ロッキー・マルシアノのようなキャリア。ジム・ブラックリー戦、ローヤン・ウォレス戦、デリク・バンクス戦ほかを紹介します。
ジョー・メシ(アメリカ)
身長185cm:オーソドックス(右構え)
①ジョー・メシ 2R KO ジム・ブラックリー
(ヘビー級戦、1997年)
(ダウンシーン)
1R:左ジャブでブラックリーがダウン
2R:連打、右ストレートで2度、ブラックリーがダウン
(感想:ニューヨーク出身のメシ。ボクシングを始めたのは19歳のとき。アマチュアで実力を発揮したが、オリンピック出場ならず。プロデビューはKO勝ち。ブラックリー戦はプロ二戦目。ブラックリーはミズーリ州スプリングフィールドの白人サウスポー。これまで3勝(1KO)4敗。テキサス州エル・パソでの一戦。端正な顔立ちで、どことなくロッキー・マルシアノを思い出させるメシ。肩幅が広いガッチリした体型。ダッキングしながらジャブで前進し、右ストレート、左フック。基本に忠実なボクシング。ブラックリーは線が細いボクサータイプ。離れて戦いたいらしく、右ジャブ。相手の接近はクリンチで対応。左ジャブでダウンしたが、「スリップ」扱い。2R、クリンチするブラックリーにメシが連打してダウンを奪う。立ったが、右ストレートで二度目。カウントアウト、KO。メシが楽勝。ブラックリーは腰が引けた戦いぶり。サウスポーであるということ以外、特に強味は無かった。その後もKO負けが多いキャリア。)
②ジョー・メシ 2R KO ローヤン・ウォレス
(ヘビー級戦、1999年)
(ダウンシーン)
2R:左フックでウォレスがダウン
(感想:中堅相手に12連勝(10KO)のメシ(25歳)。
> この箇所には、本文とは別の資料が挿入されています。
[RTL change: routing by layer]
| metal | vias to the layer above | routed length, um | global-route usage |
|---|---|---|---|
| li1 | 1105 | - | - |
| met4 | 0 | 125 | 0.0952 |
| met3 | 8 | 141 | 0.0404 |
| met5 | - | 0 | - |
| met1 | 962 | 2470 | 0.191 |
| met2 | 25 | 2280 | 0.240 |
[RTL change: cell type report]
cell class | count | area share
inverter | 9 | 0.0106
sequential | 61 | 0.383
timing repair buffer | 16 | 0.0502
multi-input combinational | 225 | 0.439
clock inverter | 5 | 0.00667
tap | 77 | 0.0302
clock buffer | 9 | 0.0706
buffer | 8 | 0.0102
ウォレスはジャマイカ国籍の黒人で、6勝(4KO)3敗。デビューから連勝だったが、実力者ジャミール・マックラインにKOで初黒星。直前の試合は1RでTKO負け。ペンシルベニア州フィラデルフィアでの一戦。ゴング前、両者リング中央へ。気合いが入っているウォレス(強そうな顔)。気合いが入りすぎてレフェリーから注意されるほど。ゴング。ジャブ連打で前進するウォレス。接近してボディ打ち。斜め下からの左フックをヒットさせる。メシはディフェンスしながら応戦し、右ストレートをヒット。さらに得意のコンビネーション(右ストレートからの左フック)。1Rから激しい打撃戦となったが、ボクシングの巧さはメシ。2R、右カウンターからの左フックでウォレスがダウン。カウントアウト、KO。エキサイティングでヘビーな試合はメシに軍配。危ないシーンもあったが、ディフェンス&正確な攻撃が功を奏した。ウォレスも良かった。実に気合いの入った攻め。パワーもあった。しかし、これが事実上のラストファイト。後、一試合だけカムバックしてKO負け。)
③ジョー・メシ 1R TKO デリク・バンクス
(ヘビー級戦、2001年)
(ダウンシーン)
1R:連打でバンクスがダウン
(感想:ウォレス戦後、決定戦でニューヨーク州ヘビー級王座を獲得したメシ。これまでの相手は中堅どころ、ピークを過ぎた選手(ホルヘ・ルイス・ゴンザレス、バート・クーパー)ばかりだが、取り敢えず全勝中。バンクスはミシガン州デトロイトの黒人。NABO王座、NABA王座に挑戦して敗れたり、カーク・ジョンソンに1RでKOされたり。コネチカット州マシャンタケットでの一戦。共に足でリズムを取ってジャブ。ワンツーなどでプレッシャーを掛けるメシ。バンクスは打っては距離を取る慎重さ。メシが一気にラッシュ。連打でバンクスがダウン。立ったが、フラついてレフェリーストップ。メシが二線級を軽く始末。ディフェンスの隙を突いた。バンクスは見た目は強そうだったが、そこまで。これが事実上のラストファイト。後、一試合だけカムバックして判定負け。ローヤン・ウォレスと同じようなキャリア終了だった。)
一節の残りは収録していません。